Die interne Untersuchung entwickelte sich mit der Aufdeckung zusätzlicher Fakten und Umstände weiter und identifizierte diverse potenzielle Verfehlungen, die insgesamt zur Entscheidung führten, Herrn Haywood zu suspendieren. Wie schon früher kommuniziert, finden in diesem Zusammenhang keine Untersuchungen gegen andere Mitarbeiter statt, und es wurden keinerlei Anhaltspunkte gefunden, die solche angezeigt erscheinen liessen. Das interne Disziplinarverfahren in Bezug auf den suspendierten Investment Director ist noch im Gange.

Im Zuge der laufenden Liquidation der ARBF-Fonds, welche die Fairness gegenüber allen Anlegern und deren Gleichbehandlung gewährleistet, wurden bis heute zwischen 60% und 87% der Fondsvermögen ausbezahlt. Die zweiten Liquidationszahlungen beginnen in der Woche vom 24. September 2018, und weitere Fondsvermögen werden, abhängig von den Marktbedingungen, in den kommenden Monaten liquidiert und die entsprechenden Barmittel an die Anleger zurückerstattet. Bislang wurden keine materiellen Nachteile für Kunden festgestellt, und wir werden dies weiterhin überwachen.

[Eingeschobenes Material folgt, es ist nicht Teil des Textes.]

From an optimization exercise on the open Yosys and OpenROAD flow, aimed at small area, a short achievable clock period and few clock cycles per item; shortcuts taken in it are not production practice.
The RTL was checked by simulation tests, not by an equivalence proof against the original design.

==> flow/design.v (outline; a module is shown in full before it is edited, if it fits) <==
// module TriDiagDet: 2653 lines
module TriDiagDet #(
    parameter N = 16,
    parameter WIDTH = 16
)(
    input clk,
    input rst,
    input start,
    input ack,
    input [WIDTH*(N-1)-1:0] a_flat,
    input [WIDTH*N-1:0] b_flat,
    input [WIDTH*(N-1)-1:0] c_flat,
    output reg done,
    output [4*WIDTH-1:0] det
);
  // ...
==> flow/run.sh <==
#!/bin/bash
# synth_recipe.tcl (not shown) runs the flow's synth.tcl, then flattens the netlist and writes it again
# the make line also repeats each setting of config.mk as NAME=value (left out here)
make -C /OpenROAD-flow-scripts/flow DESIGN_CONFIG=/design/flow/config.mk WORK_HOME=/design/flow/orfs CLKGATE_MAP_FILE= SYNTH_SCRIPT=/design/flow/synth_recipe.tcl finish
==> flow/config.mk <==
export PLATFORM = sky130hd
export DESIGN_NAME = TriDiagDet
export DESIGN_NICKNAME = TriDiagDet
export VERILOG_FILES = /design/flow/design.v
export SDC_FILE = /design/flow/constraint.sdc
export NUM_CORES = 4
export LEC_CHECK = 0
export CAP_MARGIN = 20
export CORE_MARGIN = 2
export CORE_UTILIZATION = 40
export SLEW_MARGIN = 20
==> flow/constraint.sdc <==
create_clock -name core_clock -period 22.0 [get_ports {clk}]
set_input_delay 4.4000 -clock core_clock [delete_from_list [all_inputs] [get_ports {clk}]]
set_output_delay 4.4000 -clock core_clock [all_outputs]
set_load 0.01 [all_outputs]
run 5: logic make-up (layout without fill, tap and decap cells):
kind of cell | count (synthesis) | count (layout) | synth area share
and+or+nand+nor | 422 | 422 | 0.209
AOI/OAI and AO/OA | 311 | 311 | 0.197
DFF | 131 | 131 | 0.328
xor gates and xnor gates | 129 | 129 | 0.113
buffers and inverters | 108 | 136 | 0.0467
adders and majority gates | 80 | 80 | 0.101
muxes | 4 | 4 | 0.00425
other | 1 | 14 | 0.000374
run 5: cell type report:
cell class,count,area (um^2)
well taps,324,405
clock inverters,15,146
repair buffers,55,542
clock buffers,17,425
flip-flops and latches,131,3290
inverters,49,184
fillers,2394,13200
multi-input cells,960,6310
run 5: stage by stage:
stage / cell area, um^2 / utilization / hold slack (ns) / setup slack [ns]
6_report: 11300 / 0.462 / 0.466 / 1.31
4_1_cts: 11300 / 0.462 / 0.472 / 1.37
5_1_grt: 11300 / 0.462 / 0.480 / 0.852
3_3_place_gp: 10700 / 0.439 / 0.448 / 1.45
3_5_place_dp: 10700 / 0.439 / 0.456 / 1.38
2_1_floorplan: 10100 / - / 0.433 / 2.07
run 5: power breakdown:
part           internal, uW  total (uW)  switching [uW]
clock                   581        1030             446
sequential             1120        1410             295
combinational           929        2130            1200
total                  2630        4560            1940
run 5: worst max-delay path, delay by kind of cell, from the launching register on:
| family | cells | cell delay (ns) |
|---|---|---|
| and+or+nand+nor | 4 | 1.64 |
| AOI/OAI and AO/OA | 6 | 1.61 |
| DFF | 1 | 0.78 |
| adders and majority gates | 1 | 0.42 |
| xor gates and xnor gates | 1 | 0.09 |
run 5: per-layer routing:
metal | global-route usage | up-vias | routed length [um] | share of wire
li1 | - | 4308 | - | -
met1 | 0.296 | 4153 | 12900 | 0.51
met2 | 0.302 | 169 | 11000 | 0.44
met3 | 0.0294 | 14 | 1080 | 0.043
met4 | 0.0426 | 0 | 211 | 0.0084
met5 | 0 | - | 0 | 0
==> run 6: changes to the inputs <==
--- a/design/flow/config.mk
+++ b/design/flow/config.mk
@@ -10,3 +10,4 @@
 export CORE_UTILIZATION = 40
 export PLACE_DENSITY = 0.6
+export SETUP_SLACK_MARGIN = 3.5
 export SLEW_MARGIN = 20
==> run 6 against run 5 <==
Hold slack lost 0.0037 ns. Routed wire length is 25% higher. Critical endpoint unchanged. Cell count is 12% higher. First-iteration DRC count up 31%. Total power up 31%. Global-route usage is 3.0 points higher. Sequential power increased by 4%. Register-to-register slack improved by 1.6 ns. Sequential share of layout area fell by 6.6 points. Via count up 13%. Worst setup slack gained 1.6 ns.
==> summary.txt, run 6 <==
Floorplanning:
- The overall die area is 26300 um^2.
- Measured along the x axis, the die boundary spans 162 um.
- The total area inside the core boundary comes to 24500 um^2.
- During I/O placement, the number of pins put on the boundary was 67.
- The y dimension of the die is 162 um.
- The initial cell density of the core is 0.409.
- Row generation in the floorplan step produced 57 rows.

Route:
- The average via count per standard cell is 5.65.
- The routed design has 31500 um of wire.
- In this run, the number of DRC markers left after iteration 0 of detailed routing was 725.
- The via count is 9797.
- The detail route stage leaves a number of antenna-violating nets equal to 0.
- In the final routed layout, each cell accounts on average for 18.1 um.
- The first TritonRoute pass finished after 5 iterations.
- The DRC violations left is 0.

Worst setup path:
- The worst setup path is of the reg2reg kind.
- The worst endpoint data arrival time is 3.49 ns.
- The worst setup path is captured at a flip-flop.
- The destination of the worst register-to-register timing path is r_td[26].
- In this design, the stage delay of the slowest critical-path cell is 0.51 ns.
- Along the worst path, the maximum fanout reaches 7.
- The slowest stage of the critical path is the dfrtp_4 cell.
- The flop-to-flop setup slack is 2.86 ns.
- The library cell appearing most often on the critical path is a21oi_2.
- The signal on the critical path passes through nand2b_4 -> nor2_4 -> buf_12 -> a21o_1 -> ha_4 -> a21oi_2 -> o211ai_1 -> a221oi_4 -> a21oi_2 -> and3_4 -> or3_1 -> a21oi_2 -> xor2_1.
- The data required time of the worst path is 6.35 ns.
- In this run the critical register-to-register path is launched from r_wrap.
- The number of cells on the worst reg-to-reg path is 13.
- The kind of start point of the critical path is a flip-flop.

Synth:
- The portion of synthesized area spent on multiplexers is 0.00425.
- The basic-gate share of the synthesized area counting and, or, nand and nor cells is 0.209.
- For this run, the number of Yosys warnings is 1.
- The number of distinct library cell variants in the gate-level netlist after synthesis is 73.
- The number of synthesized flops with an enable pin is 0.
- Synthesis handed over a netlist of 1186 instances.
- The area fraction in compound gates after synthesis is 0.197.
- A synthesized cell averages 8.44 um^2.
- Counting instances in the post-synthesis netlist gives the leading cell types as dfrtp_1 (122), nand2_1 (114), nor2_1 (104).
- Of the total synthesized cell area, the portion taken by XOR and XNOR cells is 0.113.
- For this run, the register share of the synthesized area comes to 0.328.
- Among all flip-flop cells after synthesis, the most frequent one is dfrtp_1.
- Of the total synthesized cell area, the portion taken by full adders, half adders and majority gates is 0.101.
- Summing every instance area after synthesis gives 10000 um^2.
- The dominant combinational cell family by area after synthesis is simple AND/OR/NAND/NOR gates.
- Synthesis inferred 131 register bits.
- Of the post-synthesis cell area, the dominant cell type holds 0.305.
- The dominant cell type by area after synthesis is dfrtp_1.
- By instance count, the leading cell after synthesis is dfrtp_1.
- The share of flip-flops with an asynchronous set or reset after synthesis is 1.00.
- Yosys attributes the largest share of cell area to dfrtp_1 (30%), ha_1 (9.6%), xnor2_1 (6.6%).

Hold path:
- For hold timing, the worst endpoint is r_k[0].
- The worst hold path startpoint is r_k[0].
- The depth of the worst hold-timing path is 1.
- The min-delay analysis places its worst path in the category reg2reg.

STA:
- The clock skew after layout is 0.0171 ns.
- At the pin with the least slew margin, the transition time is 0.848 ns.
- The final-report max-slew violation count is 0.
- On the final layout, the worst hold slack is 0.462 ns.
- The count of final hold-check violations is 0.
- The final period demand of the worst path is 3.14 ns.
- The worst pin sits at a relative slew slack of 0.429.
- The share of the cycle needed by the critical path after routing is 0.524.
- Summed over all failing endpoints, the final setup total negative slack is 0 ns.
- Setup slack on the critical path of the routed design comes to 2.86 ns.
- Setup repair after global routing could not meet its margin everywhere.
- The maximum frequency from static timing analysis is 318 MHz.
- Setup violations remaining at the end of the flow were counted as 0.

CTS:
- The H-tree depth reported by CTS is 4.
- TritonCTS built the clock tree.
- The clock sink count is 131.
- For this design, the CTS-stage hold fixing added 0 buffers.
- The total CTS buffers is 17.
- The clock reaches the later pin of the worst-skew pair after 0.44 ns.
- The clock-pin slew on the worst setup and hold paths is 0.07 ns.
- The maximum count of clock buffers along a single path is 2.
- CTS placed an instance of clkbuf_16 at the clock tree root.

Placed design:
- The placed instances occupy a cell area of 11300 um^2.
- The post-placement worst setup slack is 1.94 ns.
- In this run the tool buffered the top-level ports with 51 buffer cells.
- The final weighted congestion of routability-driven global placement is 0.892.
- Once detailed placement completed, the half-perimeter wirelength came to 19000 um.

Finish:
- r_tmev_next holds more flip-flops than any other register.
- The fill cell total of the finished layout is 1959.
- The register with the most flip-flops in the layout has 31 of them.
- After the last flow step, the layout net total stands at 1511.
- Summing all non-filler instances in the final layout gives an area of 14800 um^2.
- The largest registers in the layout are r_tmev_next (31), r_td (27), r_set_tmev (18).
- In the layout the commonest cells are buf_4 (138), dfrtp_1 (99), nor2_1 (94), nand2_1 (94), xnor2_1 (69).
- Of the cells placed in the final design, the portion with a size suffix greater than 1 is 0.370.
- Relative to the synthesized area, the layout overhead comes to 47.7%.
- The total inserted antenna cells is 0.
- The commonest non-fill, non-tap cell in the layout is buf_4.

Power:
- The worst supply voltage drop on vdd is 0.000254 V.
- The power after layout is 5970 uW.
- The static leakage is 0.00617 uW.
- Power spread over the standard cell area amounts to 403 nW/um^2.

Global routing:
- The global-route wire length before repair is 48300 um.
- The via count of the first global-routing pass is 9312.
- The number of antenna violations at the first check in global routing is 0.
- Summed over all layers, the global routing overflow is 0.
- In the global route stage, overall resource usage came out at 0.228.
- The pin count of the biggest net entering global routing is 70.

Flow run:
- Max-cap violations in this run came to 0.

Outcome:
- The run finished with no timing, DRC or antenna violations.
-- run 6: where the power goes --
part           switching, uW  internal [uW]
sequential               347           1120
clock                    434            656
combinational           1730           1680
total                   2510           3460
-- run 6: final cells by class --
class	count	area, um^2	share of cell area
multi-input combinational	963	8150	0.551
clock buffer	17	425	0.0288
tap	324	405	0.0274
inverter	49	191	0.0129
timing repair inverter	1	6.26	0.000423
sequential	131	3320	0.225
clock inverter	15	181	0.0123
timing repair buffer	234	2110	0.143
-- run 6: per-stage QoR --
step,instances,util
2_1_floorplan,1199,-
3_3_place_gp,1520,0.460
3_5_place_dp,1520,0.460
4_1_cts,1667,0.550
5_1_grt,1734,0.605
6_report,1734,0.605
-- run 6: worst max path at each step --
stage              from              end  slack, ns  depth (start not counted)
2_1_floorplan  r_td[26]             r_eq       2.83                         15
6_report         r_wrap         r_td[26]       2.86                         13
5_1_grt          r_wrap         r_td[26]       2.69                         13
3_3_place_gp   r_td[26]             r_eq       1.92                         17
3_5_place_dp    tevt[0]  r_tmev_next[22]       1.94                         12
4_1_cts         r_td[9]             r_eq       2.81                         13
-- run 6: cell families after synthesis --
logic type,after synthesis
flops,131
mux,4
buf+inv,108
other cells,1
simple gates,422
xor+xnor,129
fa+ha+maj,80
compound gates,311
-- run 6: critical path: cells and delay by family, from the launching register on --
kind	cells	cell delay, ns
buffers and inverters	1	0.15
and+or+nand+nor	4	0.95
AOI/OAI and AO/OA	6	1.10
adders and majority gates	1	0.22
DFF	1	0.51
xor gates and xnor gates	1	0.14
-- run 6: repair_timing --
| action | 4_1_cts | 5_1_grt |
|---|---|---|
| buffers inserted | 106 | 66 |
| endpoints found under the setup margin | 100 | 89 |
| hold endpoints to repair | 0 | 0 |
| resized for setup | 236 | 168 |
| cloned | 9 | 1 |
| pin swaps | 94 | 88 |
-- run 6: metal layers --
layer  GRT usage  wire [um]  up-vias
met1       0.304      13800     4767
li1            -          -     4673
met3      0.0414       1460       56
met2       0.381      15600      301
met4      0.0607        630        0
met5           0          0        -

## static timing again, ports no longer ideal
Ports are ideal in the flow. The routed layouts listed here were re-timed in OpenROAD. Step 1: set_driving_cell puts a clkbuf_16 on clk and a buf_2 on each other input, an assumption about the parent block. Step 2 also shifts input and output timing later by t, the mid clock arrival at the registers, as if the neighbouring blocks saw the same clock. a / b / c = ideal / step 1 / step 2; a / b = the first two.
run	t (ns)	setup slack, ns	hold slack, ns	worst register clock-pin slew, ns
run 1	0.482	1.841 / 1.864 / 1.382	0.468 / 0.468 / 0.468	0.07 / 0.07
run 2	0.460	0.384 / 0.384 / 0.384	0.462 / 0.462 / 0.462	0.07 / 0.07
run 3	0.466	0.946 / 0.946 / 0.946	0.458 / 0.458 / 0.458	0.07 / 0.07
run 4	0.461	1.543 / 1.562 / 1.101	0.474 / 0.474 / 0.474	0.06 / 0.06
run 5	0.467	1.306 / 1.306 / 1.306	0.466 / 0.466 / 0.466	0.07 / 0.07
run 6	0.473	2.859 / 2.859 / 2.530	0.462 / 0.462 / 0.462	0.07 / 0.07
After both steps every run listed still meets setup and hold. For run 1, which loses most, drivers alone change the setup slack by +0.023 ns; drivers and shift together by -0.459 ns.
This design comes from an exercise in tuning for a short achievable clock period and few clock cycles on the open sky130 flow, not from production work.
The RTL was checked by simulation tests, not by an equivalence proof against the original design.
No activity file was given, so power comes from the tool's default toggle rates.

## run 1
==> flow/design.v (excerpt) <==
module core(input wire I_clk,
    input wire I_reset,
    input wire I_irq_active,
    input wire MEM_ready,
    input wire[15:0] MEM_data_in,
    input wire MEM_data_ready,
    output reg O_irq_ack,
    output reg MEM_exec,
    output reg MEM_write,
    output reg[1:0] MEM_size,
    output reg[15:0] MEM_addr,
    output reg[15:0] MEM_data_out);
Settings: LEC_CHECK=0, ABC_CLOCK_PERIOD_IN_PS=2400, CAP_MARGIN=20, CORE_MARGIN=2, CORE_UTILIZATION=40, SETUP_SLACK_MARGIN=4.6, SLEW_MARGIN=20, TNS_END_PERCENT=100; clock period 7.0 ns.
run.sh (not shown) runs the stock make flow with config.mk's settings and CLKGATE_MAP_FILE= SYNTH_SCRIPT=/design/flow/synth_recipe.tcl, a recipe that flattens the netlist after the stock synthesis.
Testbench counts of run 1, summed over its fixed seeds: cycles 94,731.
What follows belongs to an exercise in optimizing a design on an open flow for small area, a short achievable clock period and few clock cycles; a production flow would make more cautious choices. The RTL was checked by simulation tests, not by an equivalence proof against the original design.

$ cat design/flow/config.mk
export PLATFORM = sky130hd
export DESIGN_NAME = Cfu
export DESIGN_NICKNAME = Cfu
export VERILOG_FILES = /design/flow/design.v
export SDC_FILE = /design/flow/constraint.sdc
export NUM_CORES = 4
export LEC_CHECK = 0
export CAP_MARGIN = 20
export CORE_MARGIN = 2
export CORE_UTILIZATION = 40
export SLEW_MARGIN = 20
$ cat design/flow/constraint.sdc
create_clock -name core_clock -period 13.5 [get_ports {clk}]
set_input_delay 2.7000 -clock core_clock [delete_from_list [all_inputs] [get_ports {clk}]]
set_output_delay 2.7000 -clock core_clock [all_outputs]
set_load 0.01 [all_outputs]
This design comes from an exercise in tuning for small area on the open sky130 flow, not from production work. Where RTL was checked, it was by simulation tests only, not by an equivalence proof against the original. Power figures rest on the tool's default switching activity, not on a simulated workload.

## ddmtd
module ddmtd
#(
  parameter integer COUNTER_BIT_WIDTH = 16
)
(
  input  wire rst_n_ddmtdclk_i,
  input  wire clk_a_i,
  input  wire clk_b_i,
  input  wire clk_ddmtd_i,
  input  wire [15:0]  deglitch_threshold_i,
  output wire signed [COUNTER_BIT_WIDTH-1:0] phase_diff_o,
  output reg                                 phase_diff_p_o
);
For scale: about 95 flip-flops, about 37 I/O pins, about 4400 um^2 of cells after synthesis.
==> module deglitcher, before the edit <==
module deglitcher
(
  input  wire        rst_n_ddmtdclk_i,
  input  wire        clk_in_i,
  input  wire        clk_ddmtd_i,
  input  wire [15:0] deglitch_threshold_i,
  output reg  [15:0] tag_o,
  output wire        tag_p_o
);
  reg  [1:0]  state;
  reg  [15:0] stab_cntr;
  wire clk_sampled;
  sampler sampler_inst (
    .clk_in_i         (clk_in_i),
    .rst_n_ddmtdclk_i (rst_n_ddmtdclk_i),
    .clk_ddmtd_i      (clk_ddmtd_i),
    .clk_sampled_o    (clk_sampled)
  );
  wire got_edge  = state[1] &  state[0];
  wire wait_edge = state[1] & ~state[0];
  wire eq        = (stab_cntr == deglitch_threshold_i);
  wire clr       = got_edge ? (eq | ~clk_sampled) : clk_sampled;
  assign tag_p_o = ~state[1] & state[0];
  wire [15:0] stab_carry, tag_carry;
  inc_carry stab_inc (.q(stab_cntr), .c(stab_carry));
  inc_carry tag_inc  (.q(tag_o),     .c(tag_carry));
  always @(posedge clk_ddmtd_i) begin
    if (!rst_n_ddmtdclk_i) begin
      state     <= 2'b00;
      stab_cntr <= 16'd0;
    end else begin
      state[1]  <= state[1] ? ~(got_edge & eq) : eq;
      state[0]  <= state[1] & (state[0] | clk_sampled);
      stab_cntr <= clr ? 16'd0 : stab_cntr ^ stab_carry;
    end
  end
  wire tag_step = ~(got_edge & ~clk_sampled & ~eq);
  always @(posedge clk_ddmtd_i)
    tag_o <= (wait_edge & clk_sampled) ? 16'd0 : tag_o ^ (tag_carry & {16{tag_step}});
endmodule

Wie bereits früher mitgeteilt, bezieht sich das aufgedeckte potenzielle Fehlverhalten darauf, dass in bestimmten Fällen keine ausreichende Due Diligence durchgeführt oder belegt bzw. keine internen Aufzeichnungen von Dokumenten verfügbar gemacht wurden. Darüber hinaus kam die Untersuchung zum Schluss, dass Tim Haywood möglicherweise gegen die Unterschriftenrichtlinien des Unternehmens verstossen und sein privates E-Mail-Konto für Arbeitszwecke verwendet hat. Er verletzte zudem die Richtlinien des Unternehmens für die Annahme von Geschenken und Einladungen.

Alexander Friedman, CEO von GAM, sagte: "Das Herzstück der Kontrollsysteme jedes modernen Finanzdienstleistungsunternehmens sollte aus einer Unternehmenskultur bestehen, die Mitarbeiter dazu ermutigt, sich bei Bedenken über das Verhalten von Kollegen zu Wort zu melden. Der einzige Weg, diese Kultur aufrechtzuerhalten, besteht darin, diejenigen zu schützen, die mutig genug sind, dies zu tun - aber auch diejenigen zur Verantwortung zu ziehen, die gegen die Regeln verstossen. Dies ist von zentraler Bedeutung für vertrauenswürdige Kundenbeziehungen, und wir werden in diesem Punkt keine Kompromisse eingehen. Ich bin all unseren Kunden dankbar, die sich die Zeit genommen haben, unser Vorgehen in dieser Angelegenheit nachzuvollziehen. Wir werden uns weiter voll und ganz für die Interessen unserer Kunden einsetzen."